[Opening Exercise data section]
From an optimization exercise on the open Yosys and OpenROAD flow, aimed at small area, a short achievable clock period and few clock cycles; shortcuts taken in it are not production practice. RTL that was checked went through simulation tests only; none was proved equivalent to the original.

==> trial 71 <==
==> flow/design.v <==
module lane_fold (
    input  wire        clk,
    input  wire        rst,
    input  wire        in_valid,
    output wire        in_ready,
    input  wire        in_first,
    input  wire [47:0] in_s,
    input  wire [7:0]  in_ea,
    input  wire [7:0]  in_eb,
    input  wire [9:0]  in_anchor,
    output reg         out_valid,
    output reg  [47:0] out_acc,
    output reg         out_sticky,
    output reg         out_loss,
    output reg         out_sat
);
    assign in_ready = 1'b1;
    reg        s1_valid;
    reg        s1_first;
    reg [47:0] s1_s;
    reg [10:0] s1_d;
    always @(posedge clk) begin
        if (rst) s1_valid <= 1'b0;
        else     s1_valid <= in_valid;
        s1_first <= in_first;
        s1_s     <= in_s;
        s1_d     <= {{3{in_ea[7]}}, in_ea} + {{3{in_eb[7]}}, in_eb}
                    - {in_anchor[9], in_anchor};
    end
    wire [5:0]  k     = s1_d[5:0];
    wire        dneg  = s1_d[10];
    wire        big_l = !dneg && ((s1_d[9:6] != 4'd0) || (k[5] && k[4]));
    wire        big_r = dneg && !((s1_d[9:6] == 4'hf) && (k >= 6'd17));
    wire        sgn   = s1_s[47];
    wire        s_nz  = |s1_s;
    wire        rmode = dneg | !s1_valid;
    wire        bigr  = big_r | !s1_valid;
    wire [63:0] r0 = {{16{sgn}}, s1_s};
    wire [63:0] r1 = k[0] ? {r0[62:0], r0[63]}    : r0;
    wire [63:0] r2 = k[1] ? {r1[61:0], r1[63:62]} : r1;
    wire [63:0] r3 = k[2] ? {r2[59:0], r2[63:60]} : r2;
    wire [63:0] r4 = k[3] ? {r3[55:0], r3[63:56]} : r3;
    wire [63:0] r5 = k[4] ? {r4[47:0], r4[63:48]} : r4;
    wire [63:0] r6 = k[5] ? {r5[31:0], r5[63:32]} : r5;
    reg  [63:0] th;
    integer j;
    always @(*) begin
        for (j = 0; j < 64; j = j + 1)
            th[j] = (j < k);
    end
    reg  [48:0] t;
    reg         loss_r, ovf_l;
    integer i;
    always @(*) begin
        for (i = 0; i < 49; i = i + 1)
            t[i] = rmode ? ((th[i] && !bigr) ? r6[i] : sgn)
                         : (th[i] ? 1'b0 : r6[i]);
        loss_r = 1'b0;
        for (i = 0; i < 48; i = i + 1)
            loss_r = loss_r | (s1_s[i] & !th[63-i]);
        ovf_l = 1'b0;
        for (i = 1; i < 47; i = i + 1)
            ovf_l = ovf_l | ((s1_s[i] ^ sgn) & th[47-i]);
    end
    wire loss      = rmode & (bigr ? s_nz : loss_r);
    wire force_sat = s1_valid & !dneg & (big_l ? s_nz : ovf_l);
    reg        s2_valid;
    reg        s2_first;
    reg [48:0] s2_t;
    reg        s2_cin;
    reg        s2_loss;
    reg        s2_force;
    reg        s2_sgn;
    always @(posedge clk) begin
        if (rst) s2_valid <= 1'b0;
        else     s2_valid <= s1_valid;
        s2_first <= s1_first & s1_valid;
        s2_t     <= t;
        s2_cin   <= sgn & loss;
        s2_loss  <= loss;
        s2_force <= force_sat;
        s2_sgn   <= sgn;
    end
    wire [49:0] base = s2_first ? 50'd0 : {{2{out_acc[47]}}, out_acc};
    wire [49:0] v    = base + {s2_t[48], s2_t} + {49'd0, s2_cin};
    wire hi  = !v[49] && (v[48] || v[47]);
    wire lo  = v[49] && (!v[48] || !v[47] || (v[46:0] == 47'd0));
    wire sat = s2_force | hi | lo;
    wire neg = s2_force ? s2_sgn : v[49];
    wire [47:0] acc_next = sat ? (neg ? 48'h8000_0000_0001 : 48'h7fff_ffff_ffff) : v[47:0];
    wire        sticky_next = (s2_first ? 1'b0 : out_sticky) | (s2_loss & s2_valid);
    always @(posedge clk) begin
        if (rst) out_valid <= 1'b0;
        else     out_valid <= s2_valid;
        out_acc    <= acc_next;
        out_sticky <= sticky_next;
        out_loss   <= s2_loss;
        out_sat    <= sat;
    end
endmodule
==> flow/run.sh <==
#!/bin/bash
# synth_recipe.tcl (not shown) runs the flow's synth.tcl, then flattens the netlist and writes it again
# the make line also repeats each setting of config.mk as NAME=value (left out here)
make -C /OpenROAD-flow-scripts/flow DESIGN_CONFIG=/design/flow/config.mk WORK_HOME=/design/flow/orfs CLKGATE_MAP_FILE= SYNTH_SCRIPT=/design/flow/synth_recipe.tcl finish
==> flow/config.mk <==
export PLATFORM = sky130hd
export DESIGN_NAME = lane_fold
export DESIGN_NICKNAME = lane_fold
export VERILOG_FILES = /design/flow/design.v
export SDC_FILE = /design/flow/constraint.sdc
export NUM_CORES = 4
export LEC_CHECK = 0
export CAP_MARGIN = 30
export CORE_MARGIN = 2
export CORE_UTILIZATION = 40
export SLEW_MARGIN = 30
==> flow/constraint.sdc <==
create_clock -name core_clock -period 20.0 [get_ports {clk}]
set_input_delay 4.0000 -clock core_clock [delete_from_list [all_inputs] [get_ports {clk}]]
set_output_delay 4.0000 -clock core_clock [all_outputs]
set_load 0.01 [all_outputs]
==> build 68 (differences from trial 71) <==
==> flow/design.v, changed modules only <==
module lane_fold (
    input  wire        clk,
    input  wire        rst,
    input  wire        in_valid,
    output wire        in_ready,
    input  wire        in_first,
    input  wire [47:0] in_s,
    input  wire [7:0]  in_ea,
    input  wire [7:0]  in_eb,
    input  wire [9:0]  in_anchor,
    output reg         out_valid,
    output reg  [47:0] out_acc,
    output reg         out_sticky,
    output reg         out_loss,
    output reg         out_sat
);
    assign in_ready = 1'b1;
    reg        s1_valid;
    reg        s1_first;
    reg [47:0] s1_s;
    reg [7:0]  s1_ea;
    reg [7:0]  s1_eb;
    reg [9:0]  s1_anchor;
    always @(posedge clk) begin
        if (rst) s1_valid <= 1'b0;
        else     s1_valid <= in_valid;
        s1_first  <= in_first;
        s1_s      <= in_s;
        s1_ea     <= in_ea;
        s1_eb     <= in_eb;
        s1_anchor <= in_anchor;
    end
    wire [48:0] t;
    wire        cin, loss, force_sat;
    fold_shift u_shift (
        .valid(s1_valid), .s(s1_s), .ea(s1_ea), .eb(s1_eb), .anchor(s1_anchor),
        .t(t), .cin(cin), .loss(loss), .force_sat(force_sat)
    );
    reg        s2_valid;
    reg        s2_first;
    reg [48:0] s2_t;
    reg        s2_cin;
    reg        s2_loss;
    reg        s2_force;
    reg        s2_sgn;
    always @(posedge clk) begin
        if (rst) s2_valid <= 1'b0;
        else     s2_valid <= s1_valid;
        s2_first <= s1_first & s1_valid;
        s2_t     <= t;
        s2_cin   <= cin;
        s2_loss  <= loss;
        s2_force <= force_sat;
        s2_sgn   <= s1_s[47];
    end
    wire [47:0] acc_next;
    wire        sat;
    fold_add u_add (
        .acc(out_acc), .first(s2_first), .t(s2_t), .cin(s2_cin),
        .force_sat(s2_force), .sgn(s2_sgn), .acc_next(acc_next), .sat(sat)
    );
    wire sticky_next = (s2_first ? 1'b0 : out_sticky) | (s2_loss & s2_valid);
    always @(posedge clk) begin
        if (rst) out_valid <= 1'b0;
        else     out_valid <= s2_valid;
        out_acc    <= acc_next;
        out_sticky <= sticky_next;
        out_loss   <= s2_loss;
        out_sat    <= sat;
    end
endmodule
module fold_shift (
    input  wire        valid,
    input  wire [47:0] s,
    input  wire [7:0]  ea,
    input  wire [7:0]  eb,
    input  wire [9:0]  anchor,
    output reg  [48:0] t,
    output wire        cin,
    output wire        loss,
    output wire        force_sat
);
    wire [10:0] d     = {{3{ea[7]}}, ea} + {{3{eb[7]}}, eb} - {anchor[9], anchor};
    wire [5:0]  k     = d[5:0];
    wire        dneg  = d[10];
    wire        big_l = !dneg && ((d[9:6] != 4'd0) || (k[5] && k[4]));
    wire        big_r = dneg && !((d[9:6] == 4'hf) && (k >= 6'd17));
    wire        sgn   = s[47];
    wire        s_nz  = |s;
    wire        rmode = dneg | !valid;
    wire        bigr  = big_r | !valid;
    wire [63:0] r0 = {{16{sgn}}, s};
    wire [63:0] r1 = k[0] ? {r0[62:0], r0[63]}    : r0;
    wire [63:0] r2 = k[1] ? {r1[61:0], r1[63:62]} : r1;
    wire [63:0] r3 = k[2] ? {r2[59:0], r2[63:60]} : r2;
    wire [63:0] r4 = k[3] ? {r3[55:0], r3[63:56]} : r3;
    wire [63:0] r5 = k[4] ? {r4[47:0], r4[63:48]} : r4;
    wire [63:0] r6 = k[5] ? {r5[31:0], r5[63:32]} : r5;
    reg  [63:0] th;
    integer j;
    always @(*) begin
        for (j = 0; j < 64; j = j + 1)
            th[j] = (j < k);
    end
    reg loss_r, ovf_l;
    integer i;
    always @(*) begin
        for (i = 0; i < 49; i = i + 1)
            t[i] = rmode ? ((th[i] && !bigr) ? r6[i] : sgn)
                         : (th[i] ? 1'b0 : r6[i]);
        loss_r = 1'b0;
        for (i = 0; i < 48; i = i + 1)
            loss_r = loss_r | (s[i] & !th[63-i]);
        ovf_l = 1'b0;
        for (i = 1; i < 47; i = i + 1)
            ovf_l = ovf_l | ((s[i] ^ sgn) & th[47-i]);
    end
    assign loss      = rmode & (bigr ? s_nz : loss_r);
    assign cin       = sgn & loss;
    assign force_sat = valid & !dneg & (big_l ? s_nz : ovf_l);
endmodule
module fold_add (
    input  wire [47:0] acc,
    input  wire        first,
    input  wire [48:0] t,
    input  wire        cin,
    input  wire        force_sat,
    input  wire        sgn,
    output wire [47:0] acc_next,
    output wire        sat
);
    wire [47:0] base = first ? 48'd0 : acc;
    wire [46:0] lo_s;
    wire        c47;
    assign {c47, lo_s} = {1'b0, base[46:0]} + {1'b0, t[46:0]} + {47'd0, cin};
    wire [46:0] x  = base[46:0] ^ t[46:0];
    wire [46:0] cz = {base[45:0] | t[45:0], cin};
    wire        z  = (x == cz);
    wire a47 = base[47];
    wire t47 = t[47];
    wire t48 = t[48];
    wire up1 = a47 ? (t47 & c47) : (t47 | c47);      
    wire eqm = a47 & !t47 & !c47;                     
    wire eq1 = a47 ? (t47 & c47) : (t47 ^ c47);       
    wire hi  = !t48 & up1;
    wire lo  = t48 ? (!up1 | (eq1 & z)) : (eqm & z);
    assign sat = force_sat | hi | lo;
    wire neg = force_sat ? sgn : (t48 | eqm);
    assign acc_next = sat ? (neg ? 48'h8000_0000_0001 : 48'h7fff_ffff_ffff)
                          : {a47 ^ t47 ^ c47, lo_s};
endmodule
--- a/flow/config.mk
+++ b/flow/config.mk
@@ -9,3 +9,4 @@
 export CORE_MARGIN = 2
 export CORE_UTILIZATION = 40
 export SLEW_MARGIN = 30
+export SYNTH_HIERARCHICAL = 1
==> reports/results.ini <==
[status]
status = finished clean

[floorplan]
start_util_pct = 40.8
die_w_um = 206

[setup_path]
cp.depth = 16
crit_required_ns = 20.34

[drt]
vias = 16200

[power_and_ir_drop]
clkPwrFrac_pct = 10.9

[place]
dpl-instance-area_mm2 = 0.0178
place_ws_ns = 14.33

[synthesis]
syn_inst = 2074

The numbers above come from build 68.

==> reports/results.ini <==
[power_and_ir_drop]
clkPwrFrac_pct = 10.6

[setup_path]
cp.arrival_ns = 6.90
crit_required_ns = 20.39
cp.depth = 14

[synthesis]
syn_inst = 1955
synth_compound_area_share_pct = 27.8

[place]
dpl-instance-area_mm2 = 0.0163

[status]
status = finished clean

[cells_and_area]
fin_area_mm2 = 0.0169
reg_top3 = s2_t (49), out_acc (48), s1_s (48)

[drt]
vias = 15800

[floorplan]
die_w_um = 197

The numbers above come from trial 71.

Testbench counts of trial 71, summed over its fixed seeds: cycles 480,024.
Only the layout flow was run in build 68; the RTL was not checked for function there.

[re-timing with driven ports]
The flow's constraints put no driver on any port. The routed layouts listed below were extracted and timed again, unchanged, in two steps.
Step 1, drivers: a clkbuf_16 drives clk and a buf_2 each remaining input, both assumed.
Step 2 adds t to the input delays and takes it off the output delays; t is the mean of the earliest and latest rising clock arrival at the registers after step 1. Input paths then give back, and output paths get back, about the clock's delay inside the block.
Slacks: ideal ports / drivers / drivers and shift; pairs: ideal ports / drivers.
run	t, ns	slack for setup (ns)	worst hold slack (ns)	cell pins on the clock port's net
trial 71	0.519	13.487 / 13.513 / 12.994	0.360 / 0.360 / 0.360	1
build 68	0.524	14.459 / 14.459 / 14.459	0.426 / 0.426 / 0.426	1
After both steps every run listed still meets setup and hold. For trial 71, which loses most, drivers alone change the setup slack by +0.026 ns; drivers and shift together by -0.493 ns.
[Closing Exercise data section]
* Requirement
Check the data for the word "bigr" and pull out the lines that have it.

* Task solution
    wire        bigr  = big_r | !s1_valid;
            t[i] = rmode ? ((th[i] && !bigr) ? r6[i] : sgn)
    wire loss      = rmode & (bigr ? s_nz : loss_r);
    wire        bigr  = big_r | !valid;
            t[i] = rmode ? ((th[i] && !bigr) ? r6[i] : sgn)
    assign loss      = rmode & (bigr ? s_nz : loss_r);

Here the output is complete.